Select and sub-select -1 Row

How would I be able to return the previous row in a sub-query? What I have is a table with a Date column and a Status column, I want to be able to do a select which returns the Date, Status and the previous-row's Status. For example: -

2015-12-01, Open
2015-11-28, Closed
2015-11-04, Open
....

my select should return: -

2015-12-01, Open, Closed
2015-11-28, Closed, Open
2015-11-04, Open, ......

So something like...

Select aDate, aStatus, (Select aStatus -1 Row) as aPreviousStatus from [aTable] Order by aDate Desc

Thanks

Phil

If you are on SQL 2012 or later, you can use the windowing function LAG like this:

select
	DateColumn,
	StatusColumn,
	lag(StatusColumn) over (order by DateColumn) as PreviousStatus
from
	YourTable;

Sorry James, should have mentioned this needs to work on SQL 2008

Phil

For 2005 or later,

SELECT
	a.DateColumn,
	a.StatusColumn,
	b.StatusColumn as PreviousStatus
FROM
	YourTable a
	OUTER APPLY
	(
		SELECT TOP (1) b.StatusColumn
		FROM YourTable b
		WHERE b.DateColumn < a.DateColumn
		ORDER BY b.DateColumn DESC
	) AS b
1 Like

Excellent thanks James.

I wish you had posted actual DDL instead of making us do your typing for you. Did you read the Netiquette at the at the start of the forum?

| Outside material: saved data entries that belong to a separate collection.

[src/rtl/synth_pkg.sv]
// Shared types and constants for the synth voice datapath.
// Holds the envelope state encoding and the common sample width.
package synth_pkg;

  localparam int SAMPLE_W = 8;

  typedef enum logic [2:0] {
    IDLE,
    ATTACK,
    DECAY,
    SUSTAIN,
    RELEASE
  } env_state_t;

endpackage

[src/rtl/env_tick.sv]
// Envelope prescaler: counts 0..TICK_DIV-1 and flags the last count as tick.
// A synchronous clear restarts the count so every envelope stage begins on a full period.
module env_tick #(
  parameter int TICK_DIV = 150
) (
  input  logic clk,
  input  logic nRst,
  input  logic clear,
  output logic tick
);

  localparam logic [9:0] LAST = 10'(TICK_DIV - 1);

  logic [9:0] count;

  assign tick = (count == LAST);

  always_ff @(posedge clk or posedge nRst) begin
    if (nRst) begin
      count <= '0;
    end else if (clear || tick) begin
      count <= '0;
    end else begin
      count <= count + 10'd1;
    end
  end

endmodule

[src/rtl/adsr_envelope.sv]
// ADSR envelope generator with a registered sample scaler.
// The gate drives stage changes immediately; level only moves on prescaler ticks.
module adsr_envelope
  import synth_pkg::*;
#(
  parameter int TICK_DIV = 150,
  parameter int ATK_STEP = 4,
  parameter int DEC_STEP = 2,
  parameter int REL_STEP = 1
) (
  input  logic                clk,
  input  logic                nRst,
  input  logic                gate,
  input  logic [SAMPLE_W-1:0] sample_in,
  input  logic [SAMPLE_W-1:0] sustain_lvl,
  output logic [SAMPLE_W-1:0] sample_out,
  output logic [SAMPLE_W-1:0] env_level,
  output logic                busy
);

  localparam logic [8:0] ATK9 = 9'(ATK_STEP);
  localparam logic [8:0] DEC9 = 9'(DEC_STEP);
  localparam logic [8:0] REL9 = 9'(REL_STEP);

  env_state_t     state, state_next;
  logic [7:0]     level, level_next;
  logic           busy_r;
  logic           tick;
  logic           clear;
  logic [8:0]     sum9;
  logic [8:0]     gap9;
  logic [15:0]    product;

  env_tick #(
    .TICK_DIV(TICK_DIV)
  ) u_tick (
    .clk  (clk),
    .nRst (nRst),
    .clear(clear),
    .tick (tick)
  );

  // Each stage starts its own tick period, so the prescaler restarts on any state change.
  assign clear   = (state == IDLE) || (state_next != state);
  assign sum9    = {1'b0, level} + ATK9;
  assign gap9    = {1'b0, level} - {1'b0, sustain_lvl};
  assign product = 16'(sample_in) * 16'(level);

  // Gate checks come first in every stage so they win over a coincident tick.
  always_comb begin
    state_next = state;
    level_next = level;
    case (state)
      IDLE: begin
        if (gate) state_next = ATTACK;
      end
      ATTACK: begin
        if (!gate) begin
          state_next = RELEASE;
        end else if (tick) begin
          if (sum9 >= 9'd255) begin
            level_next = 8'hFF;
            state_next = DECAY;
          end else begin
            level_next = sum9[7:0];
          end
        end
      end
      DECAY: begin
        if (!gate) begin
          state_next = RELEASE;
        end else if (level <= sustain_lvl) begin
          state_next = SUSTAIN;
        end else if (tick) begin
          if (gap9 <= DEC9) begin
            level_next = sustain_lvl;
            state_next = SUSTAIN;
          end else begin
            level_next = 8'({1'b0, level} - DEC9);
          end
        end
      end
      SUSTAIN: begin
        if (!gate) state_next = RELEASE;
      end
      RELEASE: begin
        if (gate) begin
          state_next = ATTACK;
        end else if (tick) begin
          if ({1'b0, level} <= REL9) begin
            level_next = 8'd0;
            state_next = IDLE;
          end else begin
            level_next = 8'({1'b0, level} - REL9);
          end
        end
      end
      default: begin
        state_next = IDLE;
        level_next = 8'd0;
      end
    endcase
  end

  always_ff @(posedge clk or posedge nRst) begin
    if (nRst) begin
      state      <= IDLE;
      level      <= 8'd0;
      busy_r     <= 1'b0;
      sample_out <= '0;
    end else begin
      state      <= state_next;
      level      <= level_next;
      busy_r     <= (state_next != IDLE);
      sample_out <= product[15:8];
    end
  end

  assign env_level = level;
  assign busy      = busy_r;

endmodule

[config.mk]
export PLATFORM = sky130hd
export DESIGN_NAME = adsr_envelope
export DESIGN_NICKNAME = d
export VERILOG_FILES = /design/src/rtl/synth_pkg.sv /design/src/rtl/env_tick.sv /design/src/rtl/adsr_envelope.sv
export SDC_FILE = /design/constraint.sdc
export NUM_CORES = 1
export LEC_CHECK = 0
export CAP_MARGIN = 20
export CORE_ASPECT_RATIO = 1.2
export CORE_MARGIN = 2
export CORE_UTILIZATION = 58
export CTS_BUF_LIST = sky130_fd_sc_hd__clkbuf_2
export CTS_CLUSTER_DIAMETER = 30
export DETAILED_ROUTE_END_ITERATION = 6
export DONT_BUFFER_PORTS = 1
export GPL_ROUTABILITY_DRIVEN = 0
export PLACE_DENSITY = 0.81
export SETUP_SLACK_MARGIN = 0.1
export SLEW_MARGIN = 20
export SYNTH_ARGS = -nofsm -noshare
export SYNTH_HDL_FRONTEND = slang
export SYNTH_HIERARCHICAL = 1
export SYNTH_SLANG_ARGS = --single-unit
[constraint.sdc]
create_clock -name clk -period 6.2 [get_ports clk]
set_input_delay 1.24 -clock clk [delete_from_list [all_inputs] [get_ports clk]]
set_output_delay 1.24 -clock clk [all_outputs]
set_load 0.02 [all_outputs]
==> summary.md, run 1 <==
| Metric | Value |
|---|---|
| Status | `finished clean` |
| Syn nets | `623` |
| Post-route minimum period | `4.91 ns` |
| Setup_tns | `0 ns` |
| Tcrit/Tclk final | `0.791` |
| Dpl hpwl | `7770 um` |
| Cts bufs inserted | `5` |
| Synth Register Bits | `30` |
| Total global-route track usage | `0.251` |
| # hold bufs at CTS | `0` |
| Worst hold margin | `0.588 ns` |
| Initial antenna violation count | `0` |
| Synth Flop Type | `dfrtp_1` |
| Max H-tree Level | `2` |
| Static leakage power | `0.00221 uW` |
| Synth top area cells | `dfrtp_1 (17%), fa_1 (16%), ha_1 (15%)` |
| Most frequent cells in the layout | `inv_1 (71), nand2_1 (58), ha_1 (53)` |
| Area post-placement | `0.00447 mm2` |
| Register area share after synthesis | `0.170` |
| Final hold vios | `0` |
| Worst path max stage delay | `0.92 ns` |
| Max Slew Vio Count | `0` |
| Yosys warns | `6` |
| Multi-input logic area | `0.00331 mm2` |
| Post-DR vias/cell | `6.03` |
| Fin area | `0.00454 mm2` |
| Layout net count | `616` |
| I/O pin total | `36` |
| Area Overhead vs Synth | `2.89%` |
| PortBufs | `0` |
| Worst skew pair latency | `0.37 ns` |
| Routed Antenna Nets | `0` |
| Hold crit path type | `reg2reg` |
| Row cnt | `34` |
| Die H | `99.6 um` |
| CP required | `6.47 ns` |
| CP Capture Type | `flip-flop` |
| Detailed Route Iter0 Violations | `266` |
| Die ar. | `0.00832 mm2` |
| Core region area | `0.00732 mm2` |
| Vias in the first global route | `3,673` |
| Async SR Flop Fraction | `1.00` |
| CP Max Fanout | `21` |
| Crit Path Category | `reg2reg` |
| Reg area | `751 um2` |
| Drt drc | `0` |
| Sink Count | `30` |
| PostCTS Resize Cnt | `0` |
| Number of synthesized flops with an enable pin | `0` |
| Finished Core Util | `0.621` |
| Setup bufs post-CTS | `0` |
| CTS tree | `yes` |
| Critical Path Start Type | `flip-flop` |
| Most common cell after layout, fill and taps aside | `inv_1` |
| Clock transition at path regs | `0.19 ns` |
| Post-Syn Instances | `515` |
| WP data arrival | `5.18 ns` |
| Fillers | `619` |
| Layout cells sized above 1 | `0.0589` |
| RSZ-0062 raised after global routing | `false` |
| Count of final setup violators | `0` |
| TritonRoute pass-1 iters | `5` |
| Max-Cap Viols | `0` |
| Worst clock skew | `0.00878 ns` |
| First-pass GRT wire length | `17,200 um` |
| Most frequent CP cell | `fa_1` |
| Clk buf depth | `2` |
| Vias | `3,612` |
| Post-synth top area share | `0.170` |
| Cells along the critical path | `nand2_1 > fa_1 > fa_1 > inv_1 > fa_1 > fa_1 > ha_1 > a21o_1 > a21oi_1 > o221ai_1 > a21oi_1 > nor4b_1 > a211o_1` |
| Slew @ Worst Pin | `1.01 ns` |
| Post-synthesis cell area | `0.00441 mm2` |
| Gr ovfl total | `0` |
| Starting density of the core | `0.603` |
| Pwr/cell area | `293 mW/mm2` |
| Max_slew headroom | `0.321` |
| Crit path max-delay cell type | `dfrtp_1` |
| Worst path bufs/invs | `1` |
| CTS root buffer | `clkbuf_2` |
| Synth area leader | `dfrtp_1` |
| N_diodes | `0` |
| Syn Area/Cell | `8.57 um2` |
| Largest net degree at the start of global routing | `22` |
| Chip width | `83.6 um` |
| Routed WL per cell | `16.2 um` |
| Final wirelength | `9710 um` |
| CP top delay family | `adder cells` |
| Worst vdd ir | `0.222 mV` |
| Yosys cell types | `69` |
| F_max | `204 MHz` |
## final cells by class
cell class              instances  share of cell area
multi-input cells             396               0.729
clock buffers                   5             0.00551
clock inverters                 3             0.00992
flip-flops and latches         30               0.165
inverters                      71              0.0587
repair buffers                  4             0.00661
well taps                      90              0.0248
## state kept, by name (all words and copies together), names as in the netlist
register,flops
state,3
u_tick/count,10
busy,1
env_level,8
sample_out,8
## final timing paths
| kind | from | to | slack, ns | depth (start not counted) |
|---|---|---|---|---|
| max reg2reg | env_level[4] | sample_out[5] | 1.29 | 13 |
| min reg2reg | u_tick/count[0] | u_tick/count[0] | 0.59 | 1 |
| max | env_level[4] | sample_out[5] | 1.29 | 13 |
| min in group asynchronous | nRst | u_tick/count[9] | 0.69 | 1 |
| max in group asynchronous | nRst | sample_out[0] | 4.76 | 1 |
| min | u_tick/count[0] | u_tick/count[0] | 0.59 | 1 |
## synth_stat cells, drive strengths merged (3+ instances only)
library cell	count
o221ai	3
o21a	3
xnor2	16
xor2	5
nand4	5
buf	4
nand2b	4
and2	33
nor2	26
dfrtp	30
and3	4
ha	53
nor3	4
a221oi	4
a21oi	23
a31oi	6
nor3b	5
a211oi	3
inv	71
o21ai	22
o311ai	3
or3	8
nor2b	8
nand3	18
fa	36
a21o	4
clkbuf	14
nand2	58
a211o	3
## routing by layer
layer	vias to the layer above	part of all wire	GRT usage
met1	1738	0.41	0.322
met3	6	0.058	0.0373
met5	-	0	0
met4	0	0.0065	0.0459
li1	1742	-	-
met2	126	0.52	0.454
## kinds of logic (layout without fill, tap and decap cells)
| kind of cell | count (synthesis) | after routing | synth area share |
|---|---|---|---|
| adder cells (fa/ha/maj) | 89 | 89 | 0.314 |
| XOR/XNOR | 21 | 21 | 0.0417 |
| multiplexers | 2 | 2 | 0.00595 |
| AO/OA/AOI/OAI | 101 | 101 | 0.169 |
| flip-flops | 30 | 30 | 0.170 |
| buffers and inverters | 89 | 83 | 0.0797 |
| AND/OR/NAND/NOR | 183 | 183 | 0.220 |
## power by group
| group | internal [uW] | switching (uW) | total [uW] |
|---|---|---|---|
| registers | 229 | 88.8 | 318 |
| clock network | 67.8 | 77.7 | 146 |
| logic | 367 | 499 | 866 |
## stage by stage
stage               std cells  total power (uW)  setup WS (ns)
detailed placement        591              1170          0.985
global placement          591              1140           1.08
floorplan                 515               997           1.12
global route              599              1470          0.993
finish                    599              1330           1.29
CTS                       599              1330           1.32
(Power assumes the default switching activity.)
==> run 2: changes to the inputs <==
- clock period: 6.2 -> 4.81 ns (I/O delays scaled with it)
==> run 2 against run 1 <==
  * Die area is the same
  * Clock skew shrank 0.0030 ns
  * Sequential power grew 19%
  * Critical path depth is the same
  * Largest cell class unchanged
==> summary.md, run 2 (same netlist as run 1, synthesis figures left out) <==
| Metric | Value |
|---|---|
| Setup_tns | `0 ns (unchanged)` |
| Core region area | `0.00732 mm2 (unchanged)` |
| Final wirelength | `9710 um (about the same)` |
| Reg with most FFs | `u_tick/count` |
| Reg-to-reg startpoint | `env_level[7]` |
| CP Max Fanout | `9 (-57%)` |
| CTS tree | `yes` |
| Most common cell after layout, fill and taps aside | `inv_1` |
| P_sw | `850 uW (+28%)` |
| Post-DR vias/cell | `6.08 (+0.90%)` |
| Tcrit/Tclk final | `0.931 (+0.139)` |
| Post-route minimum period | `4.48 ns (-0.430 ns)` |
| PostCTS Resize Cnt | `0 (unchanged)` |
| Slew @ Worst Pin | `0.940 ns (-0.0697 ns)` |
| Dpl hpwl | `7890 um (+1.6%)` |
| Clk buf depth | `2 (unchanged)` |
| Count of final setup violators | `0 (unchanged)` |
| Comb power frac | `0.659 (+0.008)` |
| Layout net count | `621 (+0.81%)` |
| # hold bufs at CTS | `0 (unchanged)` |
| Vias | `3,675 (+1.7%)` |
| Routed WL per cell | `16.1 um (-0.85%)` |
| Layout cells sized above 1 | `0.0681 (+0.00915)` |
| First-pass GRT wire length | `17,300 um (+0.20%)` |
| Path depth of the worst reg2reg path | `13 (unchanged)` |
| Chip width | `83.6 um (unchanged)` |
| CTS root buffer | `clkbuf_2` |
| Max_slew headroom | `0.368 (+0.0469)` |
| Row cnt | `34 (unchanged)` |
| Final hold vios | `0 (unchanged)` |
| CP required | `5.09 ns (-1.38 ns)` |
| CP Capture Type | `flip-flop` |
| Clk pwr share | `0.129 (+0.020)` |
| Flop pwr share | `0.213 (-0.026)` |
| Routed Antenna Nets | `0 (unchanged)` |
| TritonRoute pass-1 iters | `5 (unchanged)` |
| Max-Cap Viols | `0 (unchanged)` |
| PortBufs | `0 (unchanged)` |
| Worst clock skew | `0.00580 ns (-0.00298 ns)` |
| Worst hold margin | `0.420 ns (-0.167 ns)` |
| Fillers | `609 (-1.6%)` |
| Sink Count | `30 (unchanged)` |
| Worst reg2reg endpoint | `sample_out[5]` |
| Vias in the first global route | `3,853 (+4.9%)` |
| Initial antenna violation count | `0 (unchanged)` |
| Detailed Route Iter0 Violations | `162 (-39%)` |
| Finished Core Util | `0.629 (+0.00821)` |
| N_diodes | `0 (unchanged)` |
| Total global-route track usage | `0.251 (+0.000398)` |
| Drt drc | `0 (unchanged)` |
| Status | `finished clean` |
| R2r setup slk | `0.33 ns (-0.96 ns)` |
| RSZ-0062 raised after global routing | `false` |
| Crit Path Category | `reg2reg` |
| Clock transition at path regs | `0.16 ns (-0.03 ns)` |
| Gr ovfl total | `0 (unchanged)` |
| Die H | `99.6 um (unchanged)` |
| Critical Path Start Type | `flip-flop` |
| Setup bufs post-CTS | `0 (unchanged)` |
| F_max | `223 MHz (+9.6%)` |
| Pwr/cell area | `387 mW/mm2 (+32%)` |
| I/O pin total | `36 (unchanged)` |
| Sw Share | `0.477 (-0.0236)` |
| P_int | `932 uW (+40%)` |
| Worst skew pair latency | `0.37 ns (about the same)` |
| Worst vdd ir | `0.335 mV (+51%)` |
| Largest register FFs | `10 (unchanged)` |
| Most frequent cells in the layout | `inv_1 (71), nand2_1 (58), ha_1 (53)` |
| Cts bufs inserted | `5 (unchanged)` |
| WP data arrival | `4.75 ns (-0.43 ns)` |
| Total power | `1780 uW (+34%)` |
| Starting density of the core | `0.603 (unchanged)` |
| Max Slew Vio Count | `0 (unchanged)` |
| Die ar. | `0.00832 mm2 (unchanged)` |
| Max H-tree Level | `2 (unchanged)` |
| Hold crit path type | `in2async` |
| Static leakage power | `0.00225 uW (+1.9%)` |
| Area Overhead vs Synth | `4.25%` |
| Largest net degree at the start of global routing | `21 (-4.5%)` |
## run 2: cell types whose count changed in the layout (fill, tap and decap cells not counted)
| cell | change |
|---|---|
| clkinv_1 | +1 |
| clkinvlp_4 | -2 |
| buf_4 | +5 |
| bufinv_16 | +1 |
| a21oi_1 | -1 |
| a21oi_2 | +1 |
## run 2: how the worst max path moves through the flow
stage / startpoint / endpoint / slack [ns] / cells past startpoint
floorplan: sample_in[5] / sample_out[5] / 0.09 / 14
global placement: sample_in[0] / sample_out[5] / 0.08 / 13
detailed placement: sample_in[0] / sample_out[5] / 0.02 / 13
CTS: env_level[7] / sample_out[5] / 0.35 / 13
global route: env_level[7] / sample_out[7] / 0.11 / 13
finish: env_level[7] / sample_out[5] / 0.33 / 13
## run 2: worst max-delay path, stage by stage (launching register included)
cell	delay, ns
dfrtp_1	0.58
nand2_1	0.15
fa_1	0.53
fa_1	0.56
inv_1	0.06
fa_1	0.51
fa_1	0.49
ha_1	0.32
a21o_1	0.19
a21oi_1	0.18
o221ai_1	0.23
a21oi_2	0.27
nor4b_1	0.08
a211o_1	0.23
## run 2: metrics by stage
stage | instances | instance area [um2] | setup WS (ns)
6_report | 604 | 4600 | 0.333
5_1_grt | 604 | 4600 | 0.107
4_1_cts | 604 | 4600 | 0.351
3_5_place_dp | 596 | 4510 | 0.0152
3_3_place_gp | 596 | 4510 | 0.0756
2_1_floorplan | 515 | 4420 | 0.0863
## run 2: layout make-up
cell class                      count  area, um2  share of cell area
Clock buffer                        5       25.0             0.00544
Tap cell                           90        113              0.0245
Timing Repair Buffer                9       67.6              0.0147
Sequential cell                    30        751               0.163
Clock inverter                      3       63.8              0.0139
Inverter                           71        267              0.0579
Multi-Input combinational cell    396       3310               0.720
## run 2: per-layer routing
layer	global-route usage	share of wire	vias up
met2	0.450	0.52	124
met5	0	0	-
li1	-	-	1745
met3	0.0539	0.058	22
met4	0.0943	0.024	0
met1	0.295	0.40	1784
## run 2: power groups by stage
stage	Sequential, uW	Clock (uW)	Combinational (uW)
final	379	229	1170
after global routing	386	246	1340
after CTS	379	236	1180
after detailed placement	381	0	1160
after global placement	385	0	1120
after floorplan	382	0	906
==> run 3: changes to the inputs <==
- TNS_END_PERCENT: default -> 10
==> results of run 3 <==
The final DEF is identical to that of run 2; final timing and power are the same.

The point you missed is the time as a continuum. And that his status is a state of being. This means that an entity has a particular status during a time. The time period is shown as (start_time, end_time) pairs.

If the status you are dealing with, has a lot of values, or frequently changes, then use a reference to another table. If the status you are dealing with, has a few static values, then put it in a check constraint. I would guess yours is the second case.

CREATE TABLE Doors
(door number integer nOT NULL.
door_status char (5) not null
check (door status in ('open', 'close')),
Open_date date not null,
primary key (door number, open_date),
close_date date,
check (open_date <= close_date)

What you have is a design error called "attribute splitting" and it is very common. What you have done is mimic in SQL. What would have been on the clipboard with a sign out sheet.

What other people are suggesting is the kludge that you always get stuck with in a split design – – reassembling the fact that you split into pieces. Do not do that, this is like a mop. This is like mopping the floor but not fixing the leak in the roof.